[Material provided Boundary: Start]
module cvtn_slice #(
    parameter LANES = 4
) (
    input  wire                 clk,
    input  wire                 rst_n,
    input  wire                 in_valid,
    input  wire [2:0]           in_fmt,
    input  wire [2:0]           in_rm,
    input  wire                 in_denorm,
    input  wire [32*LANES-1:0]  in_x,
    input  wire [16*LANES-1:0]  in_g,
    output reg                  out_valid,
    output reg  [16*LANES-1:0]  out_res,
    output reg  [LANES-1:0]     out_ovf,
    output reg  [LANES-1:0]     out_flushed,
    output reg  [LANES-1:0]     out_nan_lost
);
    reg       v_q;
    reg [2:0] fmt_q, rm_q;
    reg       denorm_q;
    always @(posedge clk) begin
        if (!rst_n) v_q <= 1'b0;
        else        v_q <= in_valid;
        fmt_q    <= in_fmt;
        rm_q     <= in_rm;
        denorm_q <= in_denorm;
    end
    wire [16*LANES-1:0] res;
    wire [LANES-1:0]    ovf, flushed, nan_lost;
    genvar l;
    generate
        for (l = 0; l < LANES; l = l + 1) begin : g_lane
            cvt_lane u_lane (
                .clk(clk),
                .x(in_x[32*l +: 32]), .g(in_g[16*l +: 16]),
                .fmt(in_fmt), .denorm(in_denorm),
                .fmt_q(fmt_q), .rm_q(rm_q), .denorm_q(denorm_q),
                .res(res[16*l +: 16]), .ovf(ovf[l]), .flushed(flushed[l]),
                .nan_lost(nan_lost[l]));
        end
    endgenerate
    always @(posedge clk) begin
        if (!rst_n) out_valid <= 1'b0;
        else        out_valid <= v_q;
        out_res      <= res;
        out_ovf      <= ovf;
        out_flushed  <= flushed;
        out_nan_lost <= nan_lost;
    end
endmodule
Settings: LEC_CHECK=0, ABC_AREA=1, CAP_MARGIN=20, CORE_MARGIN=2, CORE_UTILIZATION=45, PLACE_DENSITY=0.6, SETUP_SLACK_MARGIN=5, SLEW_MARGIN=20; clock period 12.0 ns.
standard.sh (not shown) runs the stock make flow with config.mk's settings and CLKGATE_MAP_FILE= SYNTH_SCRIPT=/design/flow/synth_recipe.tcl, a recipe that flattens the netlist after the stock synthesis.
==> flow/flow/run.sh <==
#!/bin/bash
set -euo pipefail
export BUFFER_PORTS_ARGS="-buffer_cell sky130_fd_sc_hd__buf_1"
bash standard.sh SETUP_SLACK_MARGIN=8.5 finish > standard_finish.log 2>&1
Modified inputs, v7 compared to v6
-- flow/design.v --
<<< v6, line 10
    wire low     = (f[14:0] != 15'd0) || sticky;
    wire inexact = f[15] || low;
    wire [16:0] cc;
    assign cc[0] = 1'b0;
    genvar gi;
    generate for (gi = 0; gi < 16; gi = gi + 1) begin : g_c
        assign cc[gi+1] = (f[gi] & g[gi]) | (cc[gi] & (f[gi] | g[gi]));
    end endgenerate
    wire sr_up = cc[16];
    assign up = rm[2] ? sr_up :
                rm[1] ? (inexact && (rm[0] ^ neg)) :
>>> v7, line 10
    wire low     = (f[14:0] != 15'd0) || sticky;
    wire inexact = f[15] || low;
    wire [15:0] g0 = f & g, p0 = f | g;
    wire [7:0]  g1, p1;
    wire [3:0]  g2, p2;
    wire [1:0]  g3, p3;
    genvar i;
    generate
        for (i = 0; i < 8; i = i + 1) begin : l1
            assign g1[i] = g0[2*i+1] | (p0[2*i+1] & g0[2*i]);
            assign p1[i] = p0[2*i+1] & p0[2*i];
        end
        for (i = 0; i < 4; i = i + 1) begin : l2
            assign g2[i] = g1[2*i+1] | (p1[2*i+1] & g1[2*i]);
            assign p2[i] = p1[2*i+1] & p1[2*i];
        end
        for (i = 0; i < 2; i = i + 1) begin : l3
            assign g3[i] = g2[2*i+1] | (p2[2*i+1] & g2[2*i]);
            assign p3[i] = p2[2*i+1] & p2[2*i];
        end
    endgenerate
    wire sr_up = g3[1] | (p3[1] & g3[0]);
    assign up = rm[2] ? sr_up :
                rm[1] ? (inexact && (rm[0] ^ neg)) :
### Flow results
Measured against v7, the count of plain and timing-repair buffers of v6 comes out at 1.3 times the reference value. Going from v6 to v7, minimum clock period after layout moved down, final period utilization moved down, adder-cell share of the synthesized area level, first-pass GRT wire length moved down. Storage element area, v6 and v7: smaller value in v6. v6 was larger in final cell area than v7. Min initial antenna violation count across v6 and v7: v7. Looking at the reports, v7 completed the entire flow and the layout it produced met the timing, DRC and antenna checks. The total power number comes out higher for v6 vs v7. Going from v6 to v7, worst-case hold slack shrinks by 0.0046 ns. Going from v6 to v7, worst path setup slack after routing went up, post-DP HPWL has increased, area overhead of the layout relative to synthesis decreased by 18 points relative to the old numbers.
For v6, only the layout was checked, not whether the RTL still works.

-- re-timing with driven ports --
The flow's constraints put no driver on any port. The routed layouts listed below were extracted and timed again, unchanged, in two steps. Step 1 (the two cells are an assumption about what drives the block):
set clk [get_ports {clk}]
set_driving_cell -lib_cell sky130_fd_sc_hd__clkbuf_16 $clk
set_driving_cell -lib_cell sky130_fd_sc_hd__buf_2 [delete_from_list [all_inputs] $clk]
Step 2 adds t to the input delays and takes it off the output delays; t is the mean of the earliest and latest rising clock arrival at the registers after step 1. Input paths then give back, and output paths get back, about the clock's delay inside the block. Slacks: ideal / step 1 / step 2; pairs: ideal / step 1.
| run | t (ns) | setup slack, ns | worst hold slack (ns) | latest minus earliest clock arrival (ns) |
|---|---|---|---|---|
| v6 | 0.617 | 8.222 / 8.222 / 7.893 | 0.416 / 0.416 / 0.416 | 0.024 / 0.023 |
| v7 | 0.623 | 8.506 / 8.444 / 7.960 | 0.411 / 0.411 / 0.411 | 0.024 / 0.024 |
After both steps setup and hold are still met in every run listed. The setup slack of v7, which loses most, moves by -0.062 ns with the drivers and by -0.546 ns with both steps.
Context: an optimization exercise on an open-source flow, tuned for small area, a short achievable clock period and few clock cycles. The choices shown serve that exercise and are no tape-out recipe.
Only simulation tests tie the RTL to the original design; equivalence was not proved.
No activity file was given, so power comes from the tool's default toggle rates.

P:
==> flow/design.v <==
module bale_decoder (
    input  wire        clk,
    input  wire        rst,
    input  wire        in_valid,
    output wire        in_ready,
    input  wire [7:0]  in_data,
    input  wire        in_last,
    output wire        out_valid,
    input  wire        out_ready,
    output wire [7:0]  out_data,
    output reg         done,
    output wire        bad,
    output wire        crc_fail,
    output wire [31:0] label
);
    localparam [3:0] S_HDR   = 4'd0,
                     S_TAG   = 4'd1,
                     S_EXT0  = 4'd2,
                     S_EXT1  = 4'd3,
                     S_DATA  = 4'd4,    
                     S_DELTA = 4'd5,
                     S_PAD   = 4'd6,
                     S_TRL   = 4'd7,
                     S_DISC  = 4'd8,    
                     S_FIN   = 4'd9;    
    localparam [31:0] CRC_RESIDUE = 32'hB798B438;
    reg [3:0]  state;
    reg [3:0]  hcnt;           
    reg        form;           
    reg        fmt_err;
    reg        szbad;          
    reg [16:0] crem;           
    reg [16:0] brem;           
    reg [31:0] label_r;
    reg [3:0]  pos9;           
    reg        tdelta;         
    reg        x64;            
    reg [15:0] trem;           
    reg [1:0]  fidx;           
    reg [4:0]  dw;             
    reg [24:0] ib;             
    reg [4:0]  ibcnt;          
    reg [5:0]  ib1;            
    reg [6:0]  ib2;            
    reg [35:0] hist;
    reg [4:0]  pend;           
    reg [31:0] crc;
    assign label = label_r;
    wire   crc_err  = (crc != CRC_RESIDUE);
    assign bad      = fmt_err | crc_err;
    assign crc_fail = ~fmt_err & crc_err;
    function [31:0] crc32c_byte;
        input [31:0] c;
        input [7:0]  b;
        integer k;
        reg [31:0] x;
        begin
            x = c ^ {24'd0, b};
            for (k = 0; k < 8; k = k + 1)
                x = x[0] ? ((x >> 1) ^ 32'h82F63B78) : (x >> 1);
            crc32c_byte = x;
        end
    endfunction
    reg [7:0] obyte;
    always @(*) begin
        case (pend[3:0])
            4'd4:    obyte = hist[35:28];
            4'd5:    obyte = hist[33:26];
            4'd6:    obyte = hist[31:24];
            4'd7:    obyte = hist[29:22];
            4'd8:    obyte = hist[27:20];
            4'd9:    obyte = hist[25:18];
            4'd10:   obyte = hist[23:16];
            4'd11:   obyte = hist[21:14];
            4'd12:   obyte = hist[19:12];
            4'd13:   obyte = hist[17:10];
            4'd14:   obyte = hist[15:8];
            4'd15:   obyte = hist[13:6];
            default: obyte = hist[11:4];
        endcase
    end
    assign out_valid = (pend >= 5'd4);
    assign out_data  = obyte;
    wire       xfer   = out_valid && out_ready;
    wire [4:0] pend_a  = xfer ? pend - 5'd4 : pend;
    wire [4:0] pend_up = pend + 5'd4;
    wire        flast = (trem == 16'd0) && (fidx == 2'd3);    
    wire        fcomp = (state == S_DELTA) && !ib1[5] && (pend <= 5'd7);
    wire [4:0]  pend_fc = fcomp ? pend + 5'd9 : pend;
    integer i;
    reg  [17:0] dmask;
    always @(*) begin
        for (i = 0; i < 18; i = i + 1)
            dmask[i] = (i <= dw);
    end
    wire [17:0] dlo   = ib[17:0] & dmask;
    wire        dsign = ib[dw];
    wire [17:0] field = hist[17:0] + (dsign ? (dlo | ~dmask) : dlo);
    wire [24:0] ib_sh   = (ib >> dw) >> 1;
    wire        ib_left = (ib_sh != 25'd0);
    wire dload = ((ibcnt[4] == 1'b0) || (ibcnt[3:1] == 3'd0)) &&    
                 (ib1[5] || (ib2[6] && !flast));
    reg accept;
    always @(*) begin
        case (state)
            S_HDR, S_TAG, S_EXT0, S_EXT1, S_PAD, S_DISC: accept = 1'b1;
            S_DATA:  accept = (pend <= 5'd4);
            S_DELTA: accept = dload;
            S_TRL:   accept = (pend == 5'd0);
            default: accept = 1'b0;
        endcase
    end
    assign in_ready = accept;
    wire fire = in_valid && accept;
    wire last = fire && in_last;
    wire bz   = (brem == 17'd0);
    wire size_bad = ({1'b0, brem} > ({1'b0, crem | 17'd3} + 18'd1));
    reg  hbad;
    always @(*) begin
        case (hcnt)
            4'd0:  hbad = (in_data != 8'h42);
            4'd1:  hbad = (in_data != 8'h5A);
            4'd2:  hbad = (in_data != 8'h01);
            4'd3:  hbad = (in_data[7:1] != 7'd0);
            4'd6:  hbad = (in_data[7:1] != 7'd0) || (in_data[0] && (crem[15:0] != 16'd0));
            4'd7:  hbad = (in_data != 8'd0);
            4'd10: hbad = (in_data[7:1] != 7'd0);
            4'd11: hbad = (in_data != 8'd0);
            4'd12: hbad = szbad;
            default: hbad = 1'b0;
        endcase
    end
    reg [3:0] nstate;
    reg       fault;
    reg       fin_ok;      
    wire      lit_end  = form ? ((trem == 16'd0) && !x64) : (brem == 17'd1);
    wire [3:0] after_body = (hcnt[1:0] == 2'd3) ? S_TRL : S_PAD;   
    wire      tag_bad  = (in_data[7:6] == 2'b01) || (in_data[7:6] == 2'b11) ||
                         ((in_data[7:6] == 2'b10) &&
                          (in_data[5] || (in_data[4:0] > 5'd17) || (pos9 != 4'd0)));
    wire      cshort   = (crem < 17'd9);
    wire [16:0] crem_m1 = crem - 17'd1;
    wire [16:0] crem_m9 = crem - 17'd9;
    always @(*) begin
        nstate = state;
        fault  = 1'b0;
        fin_ok = 1'b0;
        case (state)
            S_HDR: if (fire) begin
                fault = hbad;
                if (hcnt == 4'd15)
                    nstate = bz ? S_TRL : (form ? S_TAG : S_DATA);
            end
            S_TAG: if (fire) begin
                fault = tag_bad;
                if (in_data[7] || (in_data[5:0] == 6'd63)) nstate = S_EXT0;
                else                                       nstate = S_DATA;
            end
            S_EXT0: if (fire) begin
                fault  = bz;
                nstate = S_EXT1;
            end
            S_EXT1: if (fire) begin
                fault  = bz;
                nstate = tdelta ? S_DELTA : S_DATA;
            end
            S_DATA: if (fire) begin
                fault = bz || (crem == 17'd0);
                if (lit_end)
                    nstate = (brem == 17'd1) ? after_body : S_TAG;
            end
            S_DELTA: begin
                if (fire && bz) fault = 1'b1;
                if (fcomp) begin
                    if (fidx == 2'd0 && cshort) fault = 1'b1;
                    if (flast) begin
                        if (ib_left) fault = 1'b1;
                        nstate = !bz ? S_TAG : ((hcnt[1:0] == 2'd0) ? S_TRL : S_PAD);
                    end
                end
            end
            S_PAD: if (fire) begin
                fault = (in_data != 8'd0);
                if (hcnt[1:0] == 2'd3) nstate = S_TRL;
            end
            S_TRL: if (fire) begin
                if (hcnt[1:0] == 2'd3) begin
                    fault  = !in_last;
                    fin_ok = in_last;
                end
            end
            S_DISC: if (last) nstate = S_FIN;
            S_FIN:  if (pend == 5'd0) nstate = S_HDR;
            default: nstate = S_HDR;
        endcase
    end
    wire abort = (fault || (last && !fin_ok)) && state != S_DISC && state != S_FIN;
    always @(posedge clk) begin
        if (rst) begin
            state     <= S_HDR;
            hcnt      <= 4'd0;
            pend      <= 5'd0;
            done      <= 1'b0;
            fmt_err   <= 1'b0;
        end else begin
            if (abort)
                state <= last ? S_FIN : S_DISC;
            else if (fin_ok)
                state <= S_HDR;
            else
                state <= nstate;
            if (state == S_DISC || state == S_FIN)
                pend <= (pend_a < 5'd4) ? 5'd0 : pend_a;
            else if (fire && state == S_DATA)
                pend <= xfer ? pend : pend_up;
            else
                pend <= xfer ? pend_fc - 5'd4 : pend_fc;
            if (last || (state == S_FIN))
                hcnt <= 4'd0;
            else if (fire)
                hcnt <= hcnt + 4'd1;
            done  <= fin_ok || (state == S_FIN && nstate == S_HDR);
            if (state == S_HDR && fire && hcnt == 4'd0)
                fmt_err <= fault || last;        
            else if (abort)
                fmt_err <= 1'b1;
            else if (fin_ok && crem != 17'd0)    
                fmt_err <= 1'b1;
        end
    end
    always @(posedge clk) begin
        szbad    <= size_bad;
        if (state == S_HDR)
            crc <= 32'hFFFFFFFF;
        else if (xfer || (fire && state == S_TRL))
            crc <= crc32c_byte(crc, (state == S_TRL && pend == 5'd0) ? in_data : obyte);
        if (fcomp)
            hist <= {field, hist[35:18]};
        else if (fire && (state == S_HDR || state == S_DATA))
            hist <= {(state == S_DATA) ? in_data : 8'd0, hist[35:8]};
        if (state == S_HDR && fire) begin
            case (hcnt)
                4'd3:  form          <= in_data[0];
                4'd12: label_r[7:0]  <= in_data;
                4'd13: label_r[15:8] <= in_data;
                4'd14: label_r[23:16]<= in_data;
                4'd15: label_r[31:24]<= in_data;
                default: ;
            endcase
        end
        if (state == S_HDR) begin
            if (fire) begin
                if (hcnt == 4'd4) crem[7:0]  <= in_data;
                if (hcnt == 4'd5) crem[15:8] <= in_data;
                if (hcnt == 4'd6) crem[16]   <= in_data[0];
            end
        end else if (fcomp && fidx == 2'd0)
            crem <= crem_m9;
        else if (fire && state == S_DATA)
            crem <= crem_m1;
        if (state == S_HDR) begin
            if (fire) begin
                if (hcnt == 4'd8)  brem[7:0]  <= in_data;
                if (hcnt == 4'd9)  brem[15:8] <= in_data;
                if (hcnt == 4'd10) brem[16]   <= in_data[0];
            end
        end else if (fire && (state == S_TAG || state == S_EXT0 || state == S_EXT1 ||
                              state == S_DATA || state == S_DELTA))
            brem <= brem - 17'd1;
        if (state == S_HDR)
            pos9 <= 4'd0;
        else if (fire && state == S_DATA)
            pos9 <= (pos9 == 4'd8) ? 4'd0 : pos9 + 4'd1;
        if (state == S_TAG && fire) begin
            tdelta <= in_data[7];
            dw     <= in_data[4:0];
            x64    <= !in_data[7] && (in_data[5:0] == 6'd63);
            trem   <= {10'd0, in_data[5:0]};
        end
        if (state == S_EXT0 && fire) trem[7:0]  <= in_data;
        if (state == S_EXT1 && fire) trem[15:8] <= in_data;
        if (state == S_DATA && fire) begin
            if (trem == 16'd0) begin
                trem <= 16'd62;
                x64  <= 1'b0;
            end else
                trem <= trem - 16'd1;
        end
        if (fcomp) begin
            fidx <= fidx + 2'd1;
            if (fidx == 2'd3) trem <= trem - 16'd1;
        end
        if (state == S_EXT1) begin
            fidx  <= 2'd0;
            ib    <= 25'd0;
            ibcnt <= 5'd0;
            ib1   <= {1'b1, ~dw};             
            ib2   <= {1'b1, ~dw, 1'b0};       
        end else begin : ibupd
            reg [24:0] is;
            reg [4:0]  cs;
            reg [5:0]  c1;
            reg [6:0]  c2;
            reg [24:0] ibn;
            reg        ld;
            ld  = fire && (state == S_DELTA);
            is  = fcomp ? ib_sh : ib;
            cs  = fcomp ? ib1[4:0] : ibcnt;
            c1  = fcomp ? ib2[5:0] : ib1;
            c2  = fcomp ? ib2 + {2'b11, ~dw} : ib2;
            ibn = ld ? (is | ({17'd0, in_data} << cs)) : is;
            ib    <= ibn;
            ibcnt <= ld ? cs + 5'd8 : cs;
            ib1   <= ld ? c1 + 6'd8 : c1;
            ib2   <= ld ? c2 + 7'd8 : c2;
        end
    end
endmodule
This is an optimization exercise on Yosys and OpenROAD, whose aim is small area and a short achievable clock period, not a production implementation. Function was checked by simulation only, so behaviour that the tests miss may differ from the original. Power and IR drop assume default switching activity.

## flow/design.v (module list and top-level ports; edited modules follow where they fit)
// module til_lane: 742 lines
// module til_fa: 10 lines
// module til_ha: 9 lines
// module til_lane_unit: 221 lines
module til_lane_unit #(
    parameter LANES = 4
) (
    input                    clk,
    input                    rst,
    input                    issue,
    input  [35:0]            instr,
    input  [LANES*18-1:0]    opa,
    input  [LANES*18-1:0]    opb,
    input  [LANES-1:0]       a_end,
    input  [LANES-1:0]       assigned,
    input                    batch_start,
    input                    flag_clr,
    output [LANES-1:0]       wr_en,
    output [LANES*18-1:0]    wr_data,
    output [LANES-1:0]       pred,
    output [LANES*4-1:0]     flags,
    output reg               trap,
    output reg [3:0]         trap_code
);
  // ...
==> flow/flow/run.sh <==
#!/bin/bash
# Layout flow: the standard ORFS flow (standard.sh, standard synthesis
# unchanged) with three changes.
#  - SETUP_SLACK_MARGIN=9: repair_timing is asked for more setup slack than
#    the 18 ns constraint needs, so that it keeps shortening the worst path.
#  - TNS_END_PERCENT=0: it works on the worst endpoint only.
#  - BUFFER_PORTS_ARGS: every input and output port still gets its own
#    buffer, but a buf_2 rather than the default clkdlybuf4s50_1 delay cell.
# make's output goes to flow.log; each ORFS step writes its own log under
# orfs/logs/.
set -euo pipefail
bash standard.sh SETUP_SLACK_MARGIN=9 TNS_END_PERCENT=0 \
    'BUFFER_PORTS_ARGS=-buffer_cell sky130_fd_sc_hd__buf_2' finish > flow.log 2>&1
==> flow/standard.sh <==
#!/bin/bash
# synth_recipe.tcl (not shown) runs the flow's synth.tcl, then flattens the netlist and writes it again
# the make line also repeats each setting of config.mk as NAME=value (left out here)
make -C /OpenROAD-flow-scripts/flow DESIGN_CONFIG=/design/flow/config.mk WORK_HOME=/design/flow/orfs CLKGATE_MAP_FILE= SYNTH_SCRIPT=/design/flow/synth_recipe.tcl "${@:-finish}"
==> flow/config.mk <==
export PLATFORM = sky130hd
export DESIGN_NAME = til_lane_unit
export DESIGN_NICKNAME = til_lane_unit
export VERILOG_FILES = /design/flow/design.v
export SDC_FILE = /design/flow/constraint.sdc
export NUM_CORES = 8
export LEC_CHECK = 0
export ABC_AREA = 1
export CAP_MARGIN = 20
export CORE_MARGIN = 2
export CORE_UTILIZATION = 50
export PLACE_DENSITY = 0.6
export SLEW_MARGIN = 20
export SYNTH_HIERARCHICAL = 1
==> flow/constraint.sdc <==
create_clock -name core_clock -period 18.0 [get_ports {clk}]
set_input_delay 3.6000 -clock core_clock [delete_from_list [all_inputs] [get_ports {clk}]]
set_output_delay 3.6000 -clock core_clock [all_outputs]
set_load 0.01 [all_outputs]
[Material provided Boundary: End]
What you should do ▸
For each line of the material that contains the word "latest", make a copy.

Written response ▸
Step 2 adds t to the input delays and takes it off the output delays; t is the mean of the earliest and latest rising clock arrival at the registers after step 1. Input paths then give back, and output paths get back, about the clock's delay inside the block. Slacks: ideal / step 1 / step 2; pairs: ideal / step 1.
| run | t (ns) | setup slack, ns | worst hold slack (ns) | latest minus earliest clock arrival (ns) |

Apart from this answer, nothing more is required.